Coupling factor protein expression changes during osteoclast differentiation. (A) Bone marrow cells were cultured with M-CSF and RANKL for the indicated time. Cells were either harvested (MARROW CELL EXTRACTS) or switched to serum-free media for 3 days before media collection and 10-fold concentration (MARROW CELL CONDITIONED MEDIA) before Western blotting. (B) RAW cells with or without RANKL treatment for the indicated time were either harvested for Western blotting (RAW CELL EXTRACTS) or rinsed and maintained in serum-free media for 3 days before media collection and 10-fold concentration (RAW CONDITIONED MEDIA) before Western blotting. All samples were normalized to cell extract protein. These results are representative of 2 experiments.

Fig. 4.

Wnt and BMP responsive reporter activation by osteoclast conditioned media. hMS cells were transiently transfected with 1 μg of empty reporter vector (vector), the BMP-responsive reporter SMAD6-luc (A), or the Wnt-responsive Tcf/Lef reporter TOP-FLASH-luc (B). Forty-eight hours later, the cells were treated with the indicated conditioned media for 48 h (n = 3 replicates). *, P < 0.05 compared with precursor CM. These results are representative of 2 experiments.

Fig. 5.

Blocking coupling factors reduces osteoclast conditioned media-induced hMS cell mineralization.
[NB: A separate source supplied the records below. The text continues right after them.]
Source: an optimization exercise on an open RTL-to-GDS flow (aim: small area, a short achievable clock period and few clock cycles). Production flows keep margins and buffers that such runs may drop. The RTL of this run was laid out without a check of its function. No activity file was given, so power comes from the tool's default toggle rates.

==> flow/design.v <==
package ppts_pkg;
  localparam int unsigned NEED_W     = 7;
  localparam int unsigned DUR_W      = 5;
  localparam int unsigned PRIO_W     = 2;
  localparam int unsigned CNT_W      = 32;
  localparam logic [DUR_W-1:0]  MaxDuration = 5'd20;
  localparam logic [PRIO_W-1:0] PrioBlock   = 2'd3;
  typedef enum logic [1:0] {
    STATUS_QUEUED  = 2'd0,
    STATUS_REFUSED = 2'd1,
    STATUS_INVALID = 2'd2,
    STATUS_TICK    = 2'd3
  } status_e;
  typedef enum logic {
    OP_TICK   = 1'b0,
    OP_SUBMIT = 1'b1
  } op_e;
  typedef struct packed {
    logic              operation;
    logic [NEED_W-1:0] task_processors;
    logic [DUR_W-1:0]  task_duration;
  } req_t;
  typedef struct packed {
    logic [1:0]        status;
    logic [6:0]        free_processors;
    logic [4:0]        queue_length;
    logic [6:0]        running_count;
    logic [4:0]        started_now;
    logic [6:0]        finished_now;
    logic [CNT_W-1:0]  tick_total;
    logic [CNT_W-1:0]  idle_total;
    logic [CNT_W-1:0]  completed_total;
    logic [CNT_W-1:0]  refusal_total;
  } res_t;
  typedef struct packed {
    logic [NEED_W-1:0] need;
    logic [DUR_W-1:0]  dur;
    logic [PRIO_W-1:0] prio;
  } wait_t;
  typedef struct packed {
    logic [NEED_W-1:0] need;
    logic [CNT_W-1:0]  due;
  } run_t;
endpackage
import ppts_pkg::*;
module processor_pool_task_scheduler #(
  parameter int unsigned QUEUE_DEPTH    = 16,
  parameter int unsigned RUN_SLOTS      = 64,
  parameter int unsigned MAX_PROCESSORS = 64
) (
  input  logic              clk_i,
  input  logic              rst_ni,
  input  logic              start,
  output logic              busy,
  input  logic [12:0]       req_i,
  output logic              result_valid_o,
  output logic [160:0]      result_o,
  input  logic              cfg_valid_i,
  output logic              cfg_ready_o,
  input  logic [6:0]        cfg_data_i
);
  localparam int unsigned QD = 16;
  localparam int unsigned NB = 20;
  logic [6:0]  pool_q, free_q, held_q, run_q;
  logic [4:0]  cnt_q;
  logic [31:0] tick_q, idle_q, done_q, ref_q;
  logic [1:0]  status_q;
  logic [4:0]  started_q;
  logic [6:0]  fin_q;
  logic        vld_q;
  logic        scan_q;
  logic [3:0]  ptr_q;
  logic [6:0]  thr_q;
  logic        thr_ok_q;
  logic        pv_q, p0_q, p1_q;
  logic [4:0]  pi_q;
  logic [6:0]  pn_q;
  logic [6:0]  qn_q [QD];
  logic [4:0]  qd_q [QD];
  logic [1:0]  qp_q [QD];
  logic [6:0]  bs_q [NB];
  logic [6:0]  bc_q [NB];
  logic [NB-1:0] bv_q;      
  logic [4:0]  hd_q;        
  logic [NB-1:0] hdo_q;     
  logic [4:0]  hd1, wi;
  logic [6:0]  h_s, h_c, h1_s, h1_c, w_rs, w_rc;
  logic [6:0]  hs_q, hc_q;    
  assign hd1  = (hd_q == 5'(NB - 1)) ? 5'd0 : hd_q + 5'd1;
  assign wi   = pi_q;
  assign h_s = hs_q;
  assign h_c = hc_q;
  always_comb begin
    h1_s = '0;
    h1_c = '0;
    w_rs = '0;
    w_rc = '0;
    for (int k = 0; k < NB; k++) begin
      if (bv_q[k] && hdo_q[(k + NB - 1) % NB]) begin
        h1_s = bs_q[k];
        h1_c = bc_q[k];
      end
      if (bv_q[k] && (wi == 5'(k))) begin
        w_rs = bs_q[k];
        w_rc = bc_q[k];
      end
    end
  end
  logic       is_sub, sub_bad, sub_full, sub_ok, tick_go, first, cfg_go;
  logic [6:0] r_need;
  logic [4:0] r_dur, r_dm1;
  assign r_need   = req_i[11:5];
  assign r_dur    = req_i[4:0];
  assign r_dm1    = (r_dur == 5'd0) ? 5'd0 : r_dur - 5'd1;
  assign is_sub   = start && !scan_q && req_i[12];
  assign sub_bad  = (r_need > pool_q) || (r_dur > 5'd20);
  assign sub_full = cnt_q[4];
  assign sub_ok   = is_sub && !sub_bad && !sub_full;
  assign first    = !scan_q;
  assign tick_go  = scan_q || (start && !req_i[12]);
  assign cfg_go   = cfg_valid_i && !scan_q && !pv_q;
  logic       p0, p1;
  logic [6:0] rs, rc;
  logic [7:0] thr_sum, idl_sum;
  assign p0   = p0_q;
  assign p1   = p1_q;
  assign rs   = h_s + (p0 ? pn_q : 7'd0);
  assign rc   = h_c + (p0 ? 7'd1 : 7'd0);
  logic [6:0] run_b, rel_free;
  logic [7:0] rel_sum;
  logic       full, fallback;
  assign run_b    = first ? run_q - rc : run_q;
  assign full     = run_q[6] && (scan_q || ((h_c == 7'd0) && !p0_q));
  assign rel_sum  = idl_sum;
  assign rel_free = (rel_sum > {1'b0, pool_q}) ? pool_q : rel_sum[6:0];
  assign fallback = first && !thr_ok_q;
  logic [6:0] run_b1;
  logic [4:0] cnt_m1, st_b, st_b1;
  assign run_b1 = run_b + 7'd1;
  assign cnt_m1 = cnt_q - 5'd1;
  assign st_b   = first ? 5'd0 : started_q;
  assign st_b1  = st_b + 5'd1;
  logic [6:0] thr;
  logic [3:0] ptr;
  assign thr = thr_q;
  assign ptr = first ? 4'd0 : ptr_q;
  logic [QD-1:0] cand, fit, hit, seen, fh;
  always_comb begin
    for (int i = 0; i < QD; i++) begin
      cand[i] = (4'(i) >= ptr) && (5'(i) < cnt_q);
      fit[i]  = (qn_q[i] <= thr) && !full;
      hit[i]  = cand[i] && (fit[i] || (qp_q[i] == 2'd3));
    end
    seen[0] = hit[0];
    for (int i = 1; i < QD; i++) seen[i] = seen[i-1] | hit[i];
    fh[0] = hit[0];
    for (int i = 1; i < QD; i++) fh[i] = hit[i] && !seen[i-1];
  end
  logic       st_now, last, go, start_go;
  logic [6:0] s_need, s_free;
  logic       s_d0, s_d1;
  logic [4:0] s_dm1;
  logic [3:0] h_idx;
  always_comb begin
    st_now = 1'b0;
    last   = 1'b0;
    s_need = '0;
    s_free = '0;
    s_dm1  = '0;
    s_d0   = 1'b0;
    s_d1   = 1'b0;
    h_idx  = '0;
    for (int i = 0; i < QD; i++) begin
      st_now = st_now | (fh[i] & fit[i]);
      last   = last | (fh[i] & (5'(i) + 5'd1 == cnt_q));
      s_need = s_need | ({7{fh[i]}} & qn_q[i]);
      s_dm1  = s_dm1  | ({5{fh[i]}} & qd_q[i]);
      s_d0   = s_d0 | (fh[i] & (qd_q[i] == 5'd0));
      s_d1   = s_d1 | (fh[i] & (qd_q[i] == 5'd1));
      h_idx  = h_idx  | ({4{fh[i]}} & 4'(i));
    end
  end
  assign go       = tick_go && !fallback;
  logic [4:0] pa;
  logic [5:0] pa_s;
  assign pa_s = {1'b0, first ? hd1 : hd_q} + {1'b0, s_dm1};
  assign pa   = (pa_s >= 6'(NB)) ? 5'(pa_s - 6'(NB)) : pa_s[4:0];
  assign s_free = thr - s_need;
  assign start_go = go && st_now;
  logic [6:0] cfg_tot, cfg_free;
  always_comb begin
    cfg_tot = cfg_data_i;
    if (cfg_data_i == 7'd0) cfg_tot = 7'd1;
    else if (cfg_data_i > 7'd64) cfg_tot = 7'd64;
    cfg_free = (cfg_tot > held_q) ? cfg_tot - held_q : 7'd0;
  end
  logic [6:0] tb_s;
  logic       tb_p;
  assign tb_s    = first ? h1_s : h_s;
  assign tb_p    = first ? p1 : p0;
  assign thr_sum = {1'b0, thr} + {1'b0, tb_s} + (tb_p ? {1'b0, pn_q} : 8'd0);
  assign idl_sum = {1'b0, free_q} + {1'b0, h_s} + (p0 ? {1'b0, pn_q} : 8'd0);
  assign busy           = scan_q;
  assign cfg_ready_o    = !scan_q && !pv_q;
  assign result_valid_o = vld_q;
  assign result_o = {status_q, free_q, cnt_q, run_q, started_q, fin_q,
                     tick_q, idle_q, done_q, ref_q};
  always_ff @(posedge clk_i or negedge rst_ni) begin
    if (!rst_ni) begin
      pool_q    <= 7'd16;
      free_q    <= 7'd16;
      held_q    <= '0;
      run_q     <= '0;
      cnt_q     <= '0;
      tick_q    <= '0;
      idle_q    <= '0;
      done_q    <= '0;
      ref_q     <= '0;
      status_q  <= '0;
      started_q <= '0;
      fin_q     <= '0;
      vld_q     <= 1'b0;
      scan_q    <= 1'b0;
      ptr_q     <= '0;
      thr_q     <= 7'd16;
      thr_ok_q  <= 1'b1;
      pv_q      <= 1'b0;
      p0_q      <= 1'b0;
      p1_q      <= 1'b0;
      pi_q      <= '0;
      pn_q      <= '0;
    end else begin
      vld_q <= 1'b0;
      pv_q   <= start_go;
      p0_q   <= start_go && s_d0;
      p1_q   <= start_go && s_d1;
      pi_q   <= pa;
      pn_q   <= s_need;
      held_q <= held_q - ((tick_go && first) ? rs : 7'd0) + (pv_q ? pn_q : 7'd0);
      if (!tick_go) begin
        thr_q    <= rel_free;
        thr_ok_q <= !cfg_go;
      end
      if (cfg_go) begin
        pool_q <= cfg_tot;
        free_q <= cfg_free;
      end
      if (is_sub) begin
        vld_q     <= 1'b1;
        started_q <= '0;
        fin_q     <= '0;
        if (sub_bad) begin
          status_q <= 2'd2;
        end else if (sub_full) begin
          status_q <= 2'd1;
          ref_q    <= ref_q + 32'd1;
        end else begin
          status_q <= 2'd0;
          cnt_q    <= cnt_q + 5'd1;
        end
      end
      if (tick_go) begin
        run_q <= start_go ? run_b1 : run_b;
        if (first) begin
          status_q <= 2'd3;
          fin_q    <= rc;
          tick_q   <= tick_q + 32'd1;
          done_q   <= done_q + 32'(rc);
        end
        if (fallback) begin
          free_q    <= rel_free;
          thr_q     <= rel_free;
          ptr_q     <= '0;
          scan_q    <= 1'b1;
          thr_ok_q  <= 1'b0;
          started_q <= '0;
        end else begin
          free_q    <= st_now ? s_free : thr;
          cnt_q     <= st_now ? cnt_m1 : cnt_q;
          ptr_q     <= h_idx;
          scan_q    <= st_now && !last;
          vld_q     <= !st_now || last;
          thr_q     <= st_now ? s_free : ((thr_sum > {1'b0, pool_q}) ? pool_q : thr_sum[6:0]);
          thr_ok_q  <= !st_now;
          started_q <= st_now ? st_b1 : st_b;
          if (!st_now && (run_b == 7'd0)) begin
            idle_q <= idle_q + 32'd1;
          end
        end
      end
    end
  end
  logic rel, wv;
  assign rel = tick_go && first;
  assign wv  = pv_q && !(rel && p0_q);
  always_ff @(posedge clk_i or negedge rst_ni) begin
    if (!rst_ni) begin
      bv_q <= '0;
      hd_q <= '0;
      hdo_q <= NB'(1);
      hs_q <= '0;
      hc_q <= '0;
    end else begin
      if (rel) begin
        hs_q <= p1_q ? w_rs + pn_q : h1_s;
        hc_q <= p1_q ? w_rc + 7'd1 : h1_c;
      end else if (p0_q) begin
        hs_q <= w_rs + pn_q;
        hc_q <= w_rc + 7'd1;
      end
      for (int k = 0; k < NB; k++) begin
        if (wv && (wi == 5'(k))) begin
          bv_q[k] <= 1'b1;
        end else if (rel && hdo_q[k]) begin
          bv_q[k] <= 1'b0;
        end
      end
      if (rel) begin
        hd_q  <= hd1;
        hdo_q <= {hdo_q[NB-2:0], hdo_q[NB-1]};
      end
    end
  end
  always_ff @(posedge clk_i) begin
    for (int k = 0; k < NB; k++) begin
      if (wv && (wi == 5'(k))) begin
        bs_q[k] <= w_rs + pn_q;
        bc_q[k] <= w_rc + 7'd1;
      end
    end
  end
  always_ff @(posedge clk_i) begin
    for (int i = 0; i < QD; i++) begin
      if (go) begin
        if (st_now && seen[i]) begin
          if (i < QD - 1) begin
            qn_q[i] <= qn_q[(i < QD - 1) ? i + 1 : i];
            qd_q[i] <= qd_q[(i < QD - 1) ? i + 1 : i];
            qp_q[i] <= qp_q[(i < QD - 1) ? i + 1 : i];
          end
        end else if (cand[i] && !seen[i]) begin
          qp_q[i] <= qp_q[i] + 2'd1;
        end
      end else if (sub_ok && (cnt_q[3:0] == 4'(i))) begin
        qn_q[i] <= r_need;
        qd_q[i] <= r_dm1;
        qp_q[i] <= 2'd0;
      end
    end
  end
endmodule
RAW 264.7 precursor (−RL) and multinucleated RAW 264.7-derived osteoclast (+RL) conditioned media were assayed for their effects on osteoblast mineralization. DKK1, control antibody (CONT Ab), αBMP6 antibody, vehicle for the S1P receptor 1 antagonist (VEH), or a S1P receptor 1 antagonist alone or in combination were added to the osteoclast conditioned media as indicated for 7 days before fixing, Alizarin red staining, and quantitation as detailed in Experimental Procedures (n = 3 replicates). *, P < 0.05 compared with vehicle. These results are representative of 2 experiments.

Fig. 6.

hMS cell chemokinesis increases with osteoclast conditioned media treatment. hMS cells were grown on coverslips to confluence and assayed for chemokinesis as detailed in Experimental Procedures. (A) Coverslips were fixed (zero) or incubated in the indicated medium (n = 3 per treatment). Sixteen hours later, the remaining cells were fixed and stained. Cells were counted at 200×. *, P < 0.05 compared with other treatments. (B) hMS cells were treated as outlined in A before addition(s) as indicated. Cell counts were normalized to the respective vehicle control (n = 3 replicates). *, P < 0.05 compared with controls. These results are representative of 2 experiments.